Pitch determination apparatus and method using spectro-temporal autocorrelation
Abstract
A pitch determination apparatus and method using spectro-temporal autocorrelation to prevent pitch determination errors are provided. The pitch determination apparatus using spectro-temporal autocorrelation includes a formant bandwidth extension unit for extending a formant bandwidth to reduce the influence of the first formant with respect to an input voice, a temporal autocorrelation calculation unit for calculating an autocorrelation value of a time axial voice within a candidate pitch range with respect to a time axial speech signal output from the formant bandwidth extension unit, a spectral autocorrelation calculation unit for transforming the time axial speech signal output from the formant bandwidth extension unit into a frequency axial signal, and calculating an autocorrelation value between frequency axis amplitude spectrums within the candidate pitch range, an autocorrelation value synthesis unit for summing the autocorrelation values obtained by the temporal and spectral autocorrelation calculation units and obtaining a spectro-temporal autocorrelation value, and a pitch determination unit for determining a pitch having a maximum spectro-temporal autocorrelation value as a final pitch. According to this apparatus, pitch determination errors are reduced by determining a pitch using the temporal and spectral autocorrelation values, thus improving the quality of speech communication.
Claims
exact text as granted — not AI-modifiedWhat is claimed is:
1. A pitch determination apparatus using spectro-temporal autocorrelation, comprising:
a formant bandwidth extension unit for extending a formant bandwidth to reduce the influence of a first formant with respect to an input voice;
a temporal autocorrelation calculation unit for calculating an autocorrelation value of a time axial voice within a candidate pitch range with respect to a time axial speech signal output from the formant bandwidth extension unit;
a spectral autocorrelation calculation unit for transforming the time axial speech signal output from the formant bandwidth extension unit into a frequency axial signal, and calculating an autocorrelation value between frequency axis amplitude spectrums within the candidate pitch range;
an autocorrelation value synthesis unit for summing the autocorrelation values obtained by the temporal and spectral autocorrelation calculation units and obtaining a spectro-temporal autocorrelation value; and
a pitch determination unit for determining a pitch having a maximum spectro-temporal autocorrelation value as a final pitch.
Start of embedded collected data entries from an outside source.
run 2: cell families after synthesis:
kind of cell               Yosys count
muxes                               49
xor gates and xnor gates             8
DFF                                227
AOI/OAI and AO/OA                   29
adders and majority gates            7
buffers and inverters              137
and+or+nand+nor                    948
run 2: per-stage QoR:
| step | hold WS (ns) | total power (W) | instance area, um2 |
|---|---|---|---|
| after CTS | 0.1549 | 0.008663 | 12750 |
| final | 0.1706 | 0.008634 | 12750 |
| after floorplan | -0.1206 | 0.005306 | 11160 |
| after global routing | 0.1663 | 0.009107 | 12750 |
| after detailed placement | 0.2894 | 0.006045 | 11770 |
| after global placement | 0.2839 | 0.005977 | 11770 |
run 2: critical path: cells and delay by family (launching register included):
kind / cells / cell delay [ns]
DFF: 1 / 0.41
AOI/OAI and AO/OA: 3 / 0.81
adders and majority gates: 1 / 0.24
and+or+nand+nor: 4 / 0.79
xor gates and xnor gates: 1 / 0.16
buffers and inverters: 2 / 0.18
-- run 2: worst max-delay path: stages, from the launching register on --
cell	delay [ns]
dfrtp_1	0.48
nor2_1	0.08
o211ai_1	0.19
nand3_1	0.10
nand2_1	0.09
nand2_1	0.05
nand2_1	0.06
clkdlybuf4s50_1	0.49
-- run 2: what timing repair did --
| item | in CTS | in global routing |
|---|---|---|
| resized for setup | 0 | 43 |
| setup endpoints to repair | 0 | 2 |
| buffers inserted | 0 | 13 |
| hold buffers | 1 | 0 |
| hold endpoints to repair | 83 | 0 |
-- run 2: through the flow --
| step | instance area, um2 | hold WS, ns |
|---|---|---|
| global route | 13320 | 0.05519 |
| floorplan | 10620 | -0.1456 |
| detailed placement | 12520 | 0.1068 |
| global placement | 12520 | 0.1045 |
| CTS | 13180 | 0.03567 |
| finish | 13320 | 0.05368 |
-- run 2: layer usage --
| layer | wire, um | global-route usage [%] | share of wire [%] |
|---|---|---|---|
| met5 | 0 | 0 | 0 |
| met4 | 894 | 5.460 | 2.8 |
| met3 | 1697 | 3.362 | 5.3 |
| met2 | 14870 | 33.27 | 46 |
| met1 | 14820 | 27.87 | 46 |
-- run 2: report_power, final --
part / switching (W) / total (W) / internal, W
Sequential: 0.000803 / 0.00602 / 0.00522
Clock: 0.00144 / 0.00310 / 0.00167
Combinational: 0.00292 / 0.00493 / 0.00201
## config.mk

```make
export PLATFORM = sky130hd
export DESIGN_NAME = encoder_trig_ctrl
export DESIGN_NICKNAME = d
export VERILOG_FILES = /design/src/rtl/encoder_trig_ctrl_pkg.sv /design/src/rtl/encoder_trig_ctrl_pos_cmp.sv /design/src/rtl/encoder_trig_ctrl.sv
export SDC_FILE = /design/constraint.sdc
export NUM_CORES = 1
export LEC_CHECK = 0
export BUFFER_PORTS_ARGS = -buffer_cell sky130_fd_sc_hd__buf_2
export CORE_UTILIZATION = 50
export DETAILED_ROUTE_END_ITERATION = 6
export PLACE_DENSITY = 0.74
export SETUP_SLACK_MARGIN = 0.4
export SLEW_MARGIN = 25
export SYNTH_ARGS = -nofsm -noshare
export SYNTH_HDL_FRONTEND = slang
export SYNTH_SLANG_ARGS = --single-unit
export TNS_END_PERCENT = 100
```

## constraint.sdc

```tcl
create_clock -name clk -period 6.25 [get_ports clk]
set_clock_uncertainty 0.15 [all_clocks]
set_input_delay 0.3125 -clock clk [delete_from_list [all_inputs] [get_ports clk]]
set_output_delay 0.3125 -clock clk [all_outputs]
set_load 0.01 [all_outputs]
```

## src/rtl/encoder_trig_ctrl_pkg.sv

```systemverilog
// Shared encodings for the encoder-position trigger controller.
// FSM states, abort reasons and the wrap-safe position comparison.
package encoder_trig_ctrl_pkg;

    localparam logic [2:0] ST_IDLE     = 3'd0;
    localparam logic [2:0] ST_SETTLE   = 3'd1;
    localparam logic [2:0] ST_WAIT_POS = 3'd2;
    localparam logic [2:0] ST_REQ      = 3'd3;
    localparam logic [2:0] ST_FINISH   = 3'd4;

    localparam logic [1:0] ABORT_NONE = 2'd0;
    localparam logic [1:0] ABORT_STOP = 2'd1;
    localparam logic [1:0] ABORT_ENC  = 2'd2;
    localparam logic [1:0] ABORT_OVR  = 2'd3;

    // True when pos is at or past target, judged by the sign of the modular
    // difference so the comparison survives counter wrap.
    function automatic logic pos_reached(input logic [31:0] pos, input logic [31:0] target);
        logic [31:0] diff;
        diff = pos - target;
        return ~diff[31];
    endfunction

endpackage

```

## src/rtl/encoder_trig_ctrl_pos_cmp.sv

```systemverilog
// Registered "pos reached target" comparator, signed and wrap-safe.
// One cycle of latency; result reflects the operands of the previous cycle.
module pos_cmp
    import encoder_trig_ctrl_pkg::*;
(
    input  logic        clk,
    input  logic        rst,
    input  logic [31:0] pos,
    input  logic [31:0] target,
    output logic        reached_q
);

    logic reached_d;

    always_comb begin
        reached_d = pos_reached(pos, target);
    end

    always_ff @(posedge clk) begin
        if (rst) begin
            reached_q <= 1'b0;
        end else begin
            reached_q <= reached_d;
        end
    end

endmodule

```

## src/rtl/encoder_trig_ctrl.sv

```systemverilog
// Scans the encoder position and issues num_trig acquisition triggers spaced
// by step, with settle delay, overrun detection and abort reporting.
module encoder_trig_ctrl
    import encoder_trig_ctrl_pkg::*;
#(
    parameter int SETTLE_CYC = 4
) (
    input  logic        clk,
    input  logic        rst,
    input  logic        start,
    input  logic        stop,
    input  logic [31:0] start_pos,
    input  logic [15:0] step,
    input  logic [15:0] num_trig,
    input  logic [31:0] enc_cnt,
    input  logic        enc_err,
    input  logic        trig_ack,
    output logic        capture_start,
    output logic        trig_req,
    output logic [15:0] trig_idx,
    output logic        busy,
    output logic        done_p,
    output logic [1:0]  abort_code
);

    localparam int CW = (SETTLE_CYC > 1) ? $clog2(SETTLE_CYC) : 1;
    localparam logic [CW-1:0] SETTLE_LAST = CW'(SETTLE_CYC - 1);

    logic [2:0]    state_q, state_d;
    logic [CW-1:0] settle_cnt_q, settle_cnt_d;
    logic [31:0]   next_pos_q, next_pos_d;
    logic [15:0]   step_q, step_d;
    logic [15:0]   num_q, num_d;
    logic [15:0]   trig_idx_q, trig_idx_d;
    logic [1:0]    abort_q, abort_d;
    logic          capture_q, capture_d;
    logic          trig_req_q, trig_req_d;
    logic          done_q, done_d;
    logic          trig_hit_q, ovr_hit_q, last_trig;
    logic [31:0]   ovr_pos;

    // Comparators look at next_pos_d so their registered result already
    // refers to the new target in the first cycle after it changes.
    assign ovr_pos = next_pos_d + {16'd0, step_q};

    pos_cmp u_trig_cmp (
        .clk       (clk),
        .rst       (rst),
        .pos       (enc_cnt),
        .target    (next_pos_d),
        .reached_q (trig_hit_q)
    );

    pos_cmp u_ovr_cmp (
        .clk       (clk),
        .rst       (rst),
        .pos       (enc_cnt),
        .target    (ovr_pos),
        .reached_q (ovr_hit_q)
    );

    assign last_trig = (trig_idx_q == num_q - 16'd1);

    always_comb begin
        state_d      = state_q;
        settle_cnt_d = settle_cnt_q;
        next_pos_d   = next_pos_q;
        step_d       = step_q;
        num_d        = num_q;
        trig_idx_d   = trig_idx_q;
        abort_d      = abort_q;
        case (state_q)
            ST_IDLE: begin
                if (start) begin
                    state_d      = ST_SETTLE;
                    settle_cnt_d = '0;
                    next_pos_d   = start_pos;
                    step_d       = step;
                    num_d        = num_trig;
                    trig_idx_d   = 16'd0;
                    abort_d      = ABORT_NONE;
                end
            end
            ST_SETTLE: begin
                if (stop) begin
                    state_d = ST_IDLE;
                    abort_d = ABORT_STOP;
                end else if (settle_cnt_q == SETTLE_LAST) begin
                    settle_cnt_d = '0;
                    state_d      = (num_q == 16'd0) ? ST_FINISH : ST_WAIT_POS;
                end else begin
                    settle_cnt_d = settle_cnt_q + 1'b1;
                end
            end
            ST_WAIT_POS: begin
                if (stop) begin
                    state_d = ST_IDLE;
                    abort_d = ABORT_STOP;
                end else if (enc_err) begin
                    state_d = ST_IDLE;
                    abort_d = ABORT_ENC;
                end else if (trig_hit_q) begin
                    state_d = ST_REQ;
                end
            end
            ST_REQ: begin
                // An ack always completes its handshake, even when the scan aborts.
                if (trig_ack) begin
                    next_pos_d = next_pos_q + {16'd0, step_q};
                    trig_idx_d = last_trig ? trig_idx_q : trig_idx_q + 16'd1;
                    state_d    = last_trig ? ST_FINISH : ST_WAIT_POS;
                end
                if (stop) begin
                    state_d = ST_IDLE;
                    abort_d = ABORT_STOP;
                end else if (enc_err) begin
                    state_d = ST_IDLE;
                    abort_d = ABORT_ENC;
                end else if (!trig_ack && ovr_hit_q && step_q != 16'd0) begin
                    // With step==0 every trigger shares one position; nothing can be overrun.
                    state_d = ST_IDLE;
                    abort_d = ABORT_OVR;
                end
            end
            ST_FINISH: begin
                state_d = ST_IDLE;
                if (stop) begin
                    abort_d = ABORT_STOP;
                end
            end
            default: state_d = ST_IDLE;
        endcase

        capture_d  = (state_d == ST_SETTLE) || (state_d == ST_WAIT_POS) || (state_d == ST_REQ);
        trig_req_d = (state_d == ST_REQ);
        done_d     = (state_q == ST_FINISH) && !stop;
    end

    always_ff @(posedge clk) begin
        if (rst) begin
            state_q      <= ST_IDLE;
            settle_cnt_q <= '0;
            next_pos_q   <= 32'd0;
            step_q       <= 16'd0;
            num_q        <= 16'd0;
            trig_idx_q   <= 16'd0;
            abort_q      <= ABORT_NONE;
            capture_q    <= 1'b0;
            trig_req_q   <= 1'b0;
            done_q       <= 1'b0;
        end else begin
            state_q      <= state_d;
            settle_cnt_q <= settle_cnt_d;
            next_pos_q   <= next_pos_d;
            step_q       <= step_d;
            num_q        <= num_d;
            trig_idx_q   <= trig_idx_d;
            abort_q      <= abort_d;
            capture_q    <= capture_d;
            trig_req_q   <= trig_req_d;
            done_q       <= done_d;
        end
    end

    assign capture_start = capture_q;
    assign trig_req      = trig_req_q;
    assign trig_idx      = trig_idx_q;
    assign busy          = (state_q != ST_IDLE);
    assign done_p        = done_q;
    assign abort_code    = abort_q;

endmodule
```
2. The pitch determination apparatus using spectro-temporal autocorrelation as claimed in claim 1 , wherein the formant bandwidth extension unit extends the formant bandwidth using a perceptual weighting filter.
3. The pitch determination apparatus using spectro-temporal autocorrelation as claimed in claim 2 , wherein the perceptual weighting filter is realized as follows: F ( z ) = 1 - ∑ i = 1 p a i z - i 1 - ∑ i = 1 p a i y i z - i
(here, a i is a linear prediction coefficient, and γ, being between 0 and 1, can control planarization of a spectrum).
4. The pitch determination apparatus using spectro-temporal autocorrelation as claimed in claim 1 , wherein the temporal autocorrelation calculation unit comprises:
a first zero-mean signal transformer for transforming the time axial speech signal output by the formant bandwidth extension unit into a zero-mean signal; and
a first autocorrelation calculator for calculating an autocorrelation value of a candidate pitch using the time axial zero-mean signal output by the first zero-mean signal transformer.
5. The pitch determination apparatus using spectro-temporal autocorrelation as claimed in claim 1 , wherein the spectral autocorrelation calculation unit comprises:
a Fourier transformer for transforming the time axial speech signal output by the formant bandwidth extension unit into a frequency axial speech signal;
a second zero-mean signal transformer for transforming the frequency axial speech signal output by the Fourier transformer into a zero-mean signal; and
a second autocorrelation calculator for calculating an autocorrelation value of a candidate pitch using the frequency axial zero-mean signal output by the second zero-mean signal transformer.
6. A method of determining a pitch with respect to an input speech signal using spectro-temporal autocorrelation, comprising the steps of:
extending a formant bandwidth to reduce an influence of a first formant with respect to the input speech signal;
calculating temporal autocorrelation values with respect to a candidate pitch from a speech signal whose formant bandwidth is extended;
calculating spectral autocorrelation values with respect to the candidate pitch from the speech signal whose formant bandwidth is extended;
obtaining spectro-temporal autocorrelation values with respect to the candidate pitch using the temporal and spectral autocorrelation values; and
determining a candidate pitch having a maximum spectro-temporal autocorrelation value as a pitch.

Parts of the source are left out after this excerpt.